Cette dernière proposition est une concession majeure aux pays en développement, qui réclament un accès plus juste aux ressources. Mais elle reste vague : s’agit-il d’un simple ajustement ou des prémices d’un bouleversement ?
Une équation à 200 milliards
Où trouver autant d’argent ? Le texte esquive la question pour l’instant, préférant organiser un “travail multilatéral” d’ici 2030. Une manière élégante de reporter le problème, diront certains. Pourtant, cette approche pourrait avoir du sens : structurer dès maintenant les outils financiers pour qu’ils soient prêts à absorber des fonds massifs dans les années à venir.
Objectif | Montant annuel | Échéance |
Total des flux financiers | 200 milliards | 2030 |
Contribution des pays riches | 30 milliards | 2030 |
Ces chiffres impressionnent, mais sans un plan concret, ils risquent de rester des promesses en l’air.
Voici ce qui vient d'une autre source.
`config.mk`:
```
export PLATFORM = sky130hd
export DESIGN_NAME = morse_symbol_encoder_top
export DESIGN_NICKNAME = d
export VERILOG_FILES = /design/src/hw/rtl/mse_pkg.sv /design/src/hw/rtl/mse_lookup.sv /design/src/hw/rtl/mse_serializer.sv /design/src/hw/rtl/morse_symbol_encoder_top.sv
export SDC_FILE = /design/constraint.sdc
export NUM_CORES = 1
export LEC_CHECK = 0
export ABC_AREA = 1
export BUFFER_PORTS_ARGS = -buffer_cell sky130_fd_sc_hd__buf_2
export CORE_ASPECT_RATIO = 1.2
export CORE_MARGIN = 3
export CORE_UTILIZATION = 45
export CTS_CLUSTER_SIZE = 25
export DETAILED_ROUTE_END_ITERATION = 8
export SYNTH_ARGS = -nofsm -noshare
export SYNTH_HDL_FRONTEND = slang
export SYNTH_SLANG_ARGS = --single-unit
```
`constraint.sdc`:
```
create_clock -name clk -period 3.1 [get_ports clk]
set_input_delay 0.155 -clock clk [delete_from_list [all_inputs] [get_ports clk]]
set_output_delay 0.155 -clock clk [all_outputs]
set_load 0.02 [all_outputs]
```
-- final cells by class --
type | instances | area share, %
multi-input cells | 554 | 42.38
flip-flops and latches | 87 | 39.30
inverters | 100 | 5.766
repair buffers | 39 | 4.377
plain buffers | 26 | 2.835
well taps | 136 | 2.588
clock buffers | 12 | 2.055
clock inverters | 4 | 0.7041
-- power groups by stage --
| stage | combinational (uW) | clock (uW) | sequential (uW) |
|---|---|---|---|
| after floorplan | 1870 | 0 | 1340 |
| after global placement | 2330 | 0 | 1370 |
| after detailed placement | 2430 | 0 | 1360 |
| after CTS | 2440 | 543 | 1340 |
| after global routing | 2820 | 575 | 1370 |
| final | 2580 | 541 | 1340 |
File: src/rtl/core/serial_port_registers_rx_fifo_core.sv
// Serial port register face with a receive queue of DEPTH-1 bytes.
// The result beat is registered: it appears in the cycle after its input beat is accepted.
// Throughput: one beat per cycle; the output register frees while taken.
// Queue update and register access resolve in the same cycle.
// Reset: asynchronous, clears the queue count, overrun, command and control.
// Uses rxf_pkg and rxf_chain.
module serial_port_registers_rx_fifo_core #(
	parameter int RX_DEPTH = rxf_pkg::RX_DEPTH
) (
	input  logic       clk,
	input  logic       arst_n,
	input  logic       in_valid,
	output logic       in_ready,
	input  logic [1:0] mode,
	input  logic [1:0] reg_offset,
	input  logic [7:0] write_data,
	input  logic [7:0] rx_byte,
	output logic       out_valid,
	input  logic       out_ready,
	output logic [7:0] read_data,
	output logic       tx_valid,
	output logic [7:0] tx_byte
);

	rxf_pkg::rxf_ctl_t  ctl;
	rxf_pkg::rxf_stat_t stat;

	logic       out_valid_q;
	logic       ovr_q;
	logic [7:0] command_q;
	logic [7:0] control_q;
	logic [7:0] read_data_q;
	logic       tx_valid_q;
	logic [7:0] tx_byte_q;

	logic       accept;
	logic       is_read;
	logic       is_write;
	logic       is_rx;
	logic [7:0] status;
	logic [7:0] rd_next;

	rxf_chain #(
		.DEPTH (RX_DEPTH)
	) u_chain (
		.clk    (clk),
		.arst_n (arst_n),
		.ctl    (ctl),
		.stat   (stat)
	);

	assign in_ready = !out_valid_q || out_ready;
	assign accept   = in_valid && in_ready;
	assign is_read  = (mode == rxf_pkg::MODE_READ);
	assign is_write = (mode == rxf_pkg::MODE_WRITE);
	assign is_rx    = (mode == rxf_pkg::MODE_RX);

	always_comb begin
		status = 8'd0;
		status[rxf_pkg::ST_OVR_BIT]  = ovr_q;
		status[rxf_pkg::ST_RDRF_BIT] = stat.nonempty;
		status[rxf_pkg::ST_TDRE_BIT] = 1'b1;
	end

	always_comb begin
		ctl.push  = accept && is_rx && !stat.full;
		ctl.pop   = accept && is_read && (reg_offset == rxf_pkg::REG_DATA) && stat.nonempty;
		ctl.flush = accept && is_write && (reg_offset == rxf_pkg::REG_STATUS);
		ctl.data  = rx_byte;
	end

	always_comb begin
		rd_next = 8'd0;
		if (is_read) begin
			case (reg_offset)
				rxf_pkg::REG_DATA:    rd_next = stat.nonempty ? stat.head : 8'd0;
				rxf_pkg::REG_STATUS:  rd_next = status;
				rxf_pkg::REG_COMMAND: rd_next = command_q;
				default:              rd_next = control_q;
			endcase
		end
	end

	always_ff @(posedge clk or negedge arst_n) begin
		if (!arst_n) begin
			out_valid_q <= 1'b0;
			ovr_q       <= 1'b0;
			command_q   <= 8'd0;
			control_q   <= 8'd0;
		end else begin
			if (accept) begin
				out_valid_q <= 1'b1;
			end else if (out_ready) begin
				out_valid_q <= 1'b0;
			end
			if (ctl.flush) begin
				ovr_q     <= 1'b0;
				command_q <= 8'd0;
				control_q <= 8'd0;
			end else if (accept && is_write) begin
				case (reg_offset)
					rxf_pkg::REG_COMMAND: command_q <= write_data;
					rxf_pkg::REG_CONTROL: control_q <= write_data;
					default:              ;
				endcase
			end else if (accept && is_rx && stat.full) begin
				ovr_q <= 1'b1;
			end
		end
	end

	always_ff @(posedge clk) begin
		if (accept) begin
			read_data_q <= rd_next;
			tx_valid_q  <= is_write && (reg_offset == rxf_pkg::REG_DATA);
			tx_byte_q   <= (is_write && (reg_offset == rxf_pkg::REG_DATA)) ? write_data : 8'd0;
		end
	end

	assign out_valid = out_valid_q;
	assign read_data = read_data_q;
	assign tx_valid  = tx_valid_q;
	assign tx_byte   = tx_byte_q;

endmodule
File: config.mk
export PLATFORM = sky130hd
export DESIGN_NAME = serial_port_registers_rx_fifo_core
export DESIGN_NICKNAME = d
export VERILOG_FILES = /design/src/rtl/core/rxf_pkg.sv /design/src/rtl/core/rxf_cell.sv /design/src/rtl/core/rxf_chain.sv /design/src/rtl/core/serial_port_registers_rx_fifo_core.sv
export SDC_FILE = /design/constraint.sdc
export NUM_CORES = 1
export LEC_CHECK = 0
export ABC_AREA = 1
export BUFFER_PORTS_ARGS = -buffer_cell sky130_fd_sc_hd__buf_2
export CAP_MARGIN = 40
export CORE_ASPECT_RATIO = 2
export CORE_MARGIN = 2
export CORE_UTILIZATION = 61
export DETAILED_ROUTE_END_ITERATION = 16
export PLACE_DENSITY = 0.8
export SKIP_CTS_REPAIR_TIMING = 1
export SLEW_MARGIN = 20
export SYNTH_ARGS = -nofsm -noshare
export SYNTH_HDL_FRONTEND = slang
export SYNTH_SLANG_ARGS = --single-unit
File: constraint.sdc
create_clock -name clk -period 3.4 [get_ports clk]
set_input_delay 0.68 -clock clk [delete_from_list [all_inputs] [get_ports clk]]
set_output_delay 0.68 -clock clk [all_outputs]
set_load 0.02 [all_outputs]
La réunion de Rome, prévue du 25 au 27 février, devra trancher : réforme ou révolution ?
Rome : le rendez-vous décisif
Dans quelques jours, les délégués se retrouveront dans les murs de l’Organisation des Nations unies pour l’alimentation et l’agriculture. L’enjeu est clair : transformer ce texte en un accord viable. Mais les positions restent tranchées. Les pays riches accepteront-ils un instrument sous l’autorité de la CDB ? Les nations du Sud lâcheront-elles du lest sur leurs exigences ?
À retenir : Rome sera le théâtre d’un bras de fer entre équité et pragmatisme. Le sort de la biodiversité mondiale en dépend.
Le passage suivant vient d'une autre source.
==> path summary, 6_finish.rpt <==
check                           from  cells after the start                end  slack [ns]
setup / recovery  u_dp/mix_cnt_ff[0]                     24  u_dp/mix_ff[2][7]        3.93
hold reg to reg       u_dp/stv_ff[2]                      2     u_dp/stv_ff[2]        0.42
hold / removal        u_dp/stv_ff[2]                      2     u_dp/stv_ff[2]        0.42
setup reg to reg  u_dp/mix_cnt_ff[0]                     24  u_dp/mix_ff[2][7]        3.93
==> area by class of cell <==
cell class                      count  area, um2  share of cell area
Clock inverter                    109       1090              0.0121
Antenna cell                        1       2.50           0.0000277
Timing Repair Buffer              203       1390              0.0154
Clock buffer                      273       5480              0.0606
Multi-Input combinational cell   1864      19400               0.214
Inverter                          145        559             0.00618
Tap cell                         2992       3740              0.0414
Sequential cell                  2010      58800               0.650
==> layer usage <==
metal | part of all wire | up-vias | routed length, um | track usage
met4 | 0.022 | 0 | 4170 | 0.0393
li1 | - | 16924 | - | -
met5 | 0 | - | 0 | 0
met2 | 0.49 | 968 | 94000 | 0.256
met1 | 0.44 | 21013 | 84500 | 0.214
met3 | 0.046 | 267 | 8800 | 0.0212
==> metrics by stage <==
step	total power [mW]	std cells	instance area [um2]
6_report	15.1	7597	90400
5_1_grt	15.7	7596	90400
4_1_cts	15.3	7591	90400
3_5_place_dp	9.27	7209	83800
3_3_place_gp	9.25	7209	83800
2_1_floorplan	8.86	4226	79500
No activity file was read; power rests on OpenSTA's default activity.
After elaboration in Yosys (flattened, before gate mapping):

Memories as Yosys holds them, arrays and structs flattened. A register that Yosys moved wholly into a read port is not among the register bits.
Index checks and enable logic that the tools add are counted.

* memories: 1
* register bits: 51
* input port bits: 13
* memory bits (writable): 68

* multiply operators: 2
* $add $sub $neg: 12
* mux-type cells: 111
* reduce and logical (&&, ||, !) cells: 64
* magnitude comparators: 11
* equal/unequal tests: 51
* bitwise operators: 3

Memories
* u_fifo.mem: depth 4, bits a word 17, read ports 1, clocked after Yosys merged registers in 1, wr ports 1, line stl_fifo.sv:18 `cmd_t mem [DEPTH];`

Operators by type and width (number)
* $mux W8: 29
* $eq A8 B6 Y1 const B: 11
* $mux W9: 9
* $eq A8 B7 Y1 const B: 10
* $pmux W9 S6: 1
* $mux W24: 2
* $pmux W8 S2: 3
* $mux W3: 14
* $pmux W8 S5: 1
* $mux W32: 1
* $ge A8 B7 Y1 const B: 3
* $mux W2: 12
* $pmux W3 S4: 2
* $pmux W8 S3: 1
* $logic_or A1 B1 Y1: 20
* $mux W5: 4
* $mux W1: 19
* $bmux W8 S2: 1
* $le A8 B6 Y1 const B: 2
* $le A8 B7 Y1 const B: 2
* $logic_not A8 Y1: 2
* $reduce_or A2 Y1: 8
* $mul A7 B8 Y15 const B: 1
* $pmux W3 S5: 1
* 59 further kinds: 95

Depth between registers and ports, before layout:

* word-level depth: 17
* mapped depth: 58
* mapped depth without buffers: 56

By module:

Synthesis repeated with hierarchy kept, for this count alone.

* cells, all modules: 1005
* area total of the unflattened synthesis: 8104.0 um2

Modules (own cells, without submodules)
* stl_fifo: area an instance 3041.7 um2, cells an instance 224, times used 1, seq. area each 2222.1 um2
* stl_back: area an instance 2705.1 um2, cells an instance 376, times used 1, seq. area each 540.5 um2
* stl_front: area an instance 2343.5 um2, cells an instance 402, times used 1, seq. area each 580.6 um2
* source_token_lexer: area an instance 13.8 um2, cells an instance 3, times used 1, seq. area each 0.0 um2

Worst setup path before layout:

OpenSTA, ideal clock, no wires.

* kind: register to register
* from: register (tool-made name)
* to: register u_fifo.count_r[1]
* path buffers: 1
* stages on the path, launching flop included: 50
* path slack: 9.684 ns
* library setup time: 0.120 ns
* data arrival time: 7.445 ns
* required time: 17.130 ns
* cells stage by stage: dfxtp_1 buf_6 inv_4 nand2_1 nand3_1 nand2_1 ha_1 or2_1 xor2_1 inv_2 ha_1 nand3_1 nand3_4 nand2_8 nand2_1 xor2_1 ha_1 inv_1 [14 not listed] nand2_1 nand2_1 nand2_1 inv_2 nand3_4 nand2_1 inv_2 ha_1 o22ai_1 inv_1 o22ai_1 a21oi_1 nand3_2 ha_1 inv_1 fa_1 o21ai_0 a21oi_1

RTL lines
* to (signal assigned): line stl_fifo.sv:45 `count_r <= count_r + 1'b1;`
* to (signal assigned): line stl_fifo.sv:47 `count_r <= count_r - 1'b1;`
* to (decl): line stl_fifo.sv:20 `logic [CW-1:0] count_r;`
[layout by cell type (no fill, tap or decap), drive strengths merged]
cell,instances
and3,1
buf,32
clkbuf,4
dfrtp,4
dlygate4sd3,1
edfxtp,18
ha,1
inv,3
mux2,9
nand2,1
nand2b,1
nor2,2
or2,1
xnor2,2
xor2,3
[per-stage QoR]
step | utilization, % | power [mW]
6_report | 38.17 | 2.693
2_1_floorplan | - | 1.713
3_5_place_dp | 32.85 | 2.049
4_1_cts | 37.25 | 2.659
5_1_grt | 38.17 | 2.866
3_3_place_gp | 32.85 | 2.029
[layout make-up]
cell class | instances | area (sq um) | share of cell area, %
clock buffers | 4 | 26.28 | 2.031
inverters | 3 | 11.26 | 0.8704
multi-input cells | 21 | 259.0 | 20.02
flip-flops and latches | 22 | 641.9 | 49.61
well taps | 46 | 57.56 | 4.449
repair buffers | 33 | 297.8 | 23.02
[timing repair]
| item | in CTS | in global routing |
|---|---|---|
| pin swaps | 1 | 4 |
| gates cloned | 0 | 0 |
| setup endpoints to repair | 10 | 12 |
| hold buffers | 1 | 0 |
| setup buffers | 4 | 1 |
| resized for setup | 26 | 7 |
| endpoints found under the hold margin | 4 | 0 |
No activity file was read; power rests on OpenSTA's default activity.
File: src/sv/priority_select_queue.sv
// top level of the priority select queue: sequencer and row of storage cells
// depends on psq_pkg and psq_cell

// Command-driven queue of up to DEPTH (identifier, priority) entries kept in
// arrival order, cell 0 holding the oldest. A command transfer happens on a
// clock edge with start high and busy low; each command gives exactly one
// result, shown on result for a single cycle with done high. The receiver
// cannot hold results off, so capture result whenever done is high.
// Timing: enqueue and the unused operation code never leave idle, so busy never
// rises and the result appears the cycle after the transfer. Dequeue of the
// oldest entry passes through pick, then shift of the row. Dequeue of the
// highest priority passes through scan, pick and shift: the maximum is found one
// priority bit per cycle, most significant first, by a wide OR over the
// candidate flags of all cells; then the oldest surviving candidate is picked
// along the cell chain and the row behind it closes up by one cell.
// Dequeue on an empty queue and enqueue on a full one also answer from idle.
// occupancy is the entry count after the command, truncated to five bits.

module priority_select_queue #(
	parameter int DEPTH = psq_pkg::DEPTH_DEF
) (
	input  logic             clk,
	input  logic             arst_n,
	input  logic             start,
	output logic             busy,
	input  psq_pkg::item_t   cmd,
	output logic             done,
	output psq_pkg::result_t result
);

	localparam int CW = $clog2(DEPTH + 1);

	psq_pkg::psq_state_t state_q, state_d;
	logic [psq_pkg::BIT_W-1:0] bit_q, bit_d;
	logic [CW-1:0]             count_q, count_d;
	logic                      done_q, done_d;
	psq_pkg::result_t          result_q, result_d;
	psq_pkg::cell_ctrl_t       ctrl;

	// chain wiring between cells
	logic [DEPTH:0]            before_w;
	logic [DEPTH-1:0]          scan_bits;
	psq_pkg::entry_t           entry_w   [DEPTH];
	psq_pkg::entry_t           sel_w     [DEPTH];
	psq_pkg::entry_t           sel_entry;
	logic                      full;

	assign busy   = (state_q != psq_pkg::S_IDLE);
	assign done   = done_q;
	assign result = result_q;
	assign full   = (count_q == CW'(DEPTH));

	assign before_w[0] = 1'b0;

	genvar gi;
	generate
		for (gi = 0; gi < DEPTH; gi++) begin : g_cell
			psq_pkg::entry_t nxt;
			if (gi == DEPTH - 1) begin : g_last
				assign nxt = '0;
			end else begin : g_mid
				assign nxt = entry_w[gi+1];
			end
			psq_cell #(
				.CW    (CW),
				.INDEX (gi)
			) u_cell (
				.clk        (clk),
				.arst_n     (arst_n),
				.ctrl       (ctrl),
				.count      (count_q),
				.next_entry (nxt),
				.before_in  (before_w[gi]),
				.before_out (before_w[gi+1]),
				.scan_bit   (scan_bits[gi]),
				.entry      (entry_w[gi]),
				.sel_entry  (sel_w[gi])
			);
		end
	endgenerate

	// the selected cell is one-hot during shift, so an OR gathers it
	always_comb begin
		sel_entry = '0;
		for (int i = 0; i < DEPTH; i++) begin
			sel_entry = sel_entry | sel_w[i];
		end
	end

	always_ff @(posedge clk or negedge arst_n) begin
		if (!arst_n) begin
			state_q <= psq_pkg::S_IDLE;
			bit_q   <= '0;
			count_q <= '0;
			done_q  <= 1'b0;
		end else begin
			state_q <= state_d;
			bit_q   <= bit_d;
			count_q <= count_d;
			done_q  <= done_d;
		end
	end

	// result payload, no reset
	always_ff @(posedge clk) begin
		if (done_d) begin
			result_q <= result_d;
		end
	end

	always_comb begin
		state_d  = state_q;
		bit_d    = bit_q;
		count_d  = count_q;
		done_d   = 1'b0;
		result_d = '0;
		result_d.status    = psq_pkg::ST_OK;
		result_d.occupancy = psq_pkg::OCC_W'(count_q);

		ctrl            = '0;
		ctrl.wr_entry   = '{id: cmd.proc_id, pri: cmd.priority_in};
		ctrl.bit_idx    = bit_q;
		ctrl.scan_any   = |scan_bits;

		case (state_q)
			psq_pkg::S_IDLE: begin
				if (start) begin
					case (cmd.operation)
						psq_pkg::OP_ENQUEUE: begin
							done_d = 1'b1;
							if (full) begin
								result_d.status = psq_pkg::ST_OVERFLOW;
							end else begin
								// tail cell takes the new entry
								ctrl.write_en      = 1'b1;
								count_d            = CW'(count_q + 1'b1);
								result_d.occupancy = psq_pkg::OCC_W'(count_d);
							end
						end
						psq_pkg::OP_DEQ_OLDEST: begin
							if (count_q == '0) begin
								done_d          = 1'b1;
								result_d.status = psq_pkg::ST_UNDERFLOW;
							end else begin
								ctrl.init_first = 1'b1;
								state_d         = psq_pkg::S_PICK;
							end
						end
						psq_pkg::OP_DEQ_HIGHEST: begin
							if (count_q == '0) begin
								done_d          = 1'b1;
								result_d.status = psq_pkg::ST_UNDERFLOW;
							end else begin
								// every held entry starts as a candidate
								ctrl.init_all = 1'b1;
								bit_d         = psq_pkg::BIT_W'(psq_pkg::PRI_W - 1);
								state_d       = psq_pkg::S_SCAN;
							end
						end
						default: begin
							// unused code: no change, report current count
							done_d = 1'b1;
						end
					endcase
				end
			end
			psq_pkg::S_SCAN: begin
				// one priority bit per cycle, most significant first
				ctrl.scan = 1'b1;
				bit_d     = bit_q - 1'b1;
				if (bit_q == '0) begin
					state_d = psq_pkg::S_PICK;
				end
			end
			psq_pkg::S_PICK: begin
				// oldest candidate found along the before chain
				ctrl.pick = 1'b1;
				state_d   = psq_pkg::S_SHIFT;
			end
			psq_pkg::S_SHIFT: begin
				// hand out the picked entry and close the gap behind it
				ctrl.shift            = 1'b1;
				count_d               = count_q - 1'b1;
				done_d                = 1'b1;
				result_d.out_id       = sel_entry.id;
				result_d.out_priority = sel_entry.pri;
				result_d.occupancy    = psq_pkg::OCC_W'(count_d);
				state_d               = psq_pkg::S_IDLE;
			end
			default: begin
				state_d = psq_pkg::S_IDLE;
			end
		endcase
	end

endmodule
Le suspense est à son comble. D’après une source proche des négociations, “ce texte ne résout pas tout, mais il pose les bases d’une discussion structurée”. Un optimisme prudent, qui contraste avec les doutes de nombreux observateurs.
Et après ?
Si Rome accouche d’un accord, la prochaine étape sera de traduire ces engagements en actions. Réformer le GEF et le GBFF demandera du temps et des ressources. Quant à l’idée d’un nouvel instrument financier, elle pourrait redessiner les rapports de force mondiaux sur l’environnement. Mais pour l’instant, tout reste à écrire.
En attendant, une chose est sûre : la nature ne peut plus attendre. Chaque année, des espèces disparaissent, des écosystèmes s’effondrent. Le compromis colombien est-il une lueur d’espoir ou un pansement sur une plaie béante ? Réponse dans quelques jours.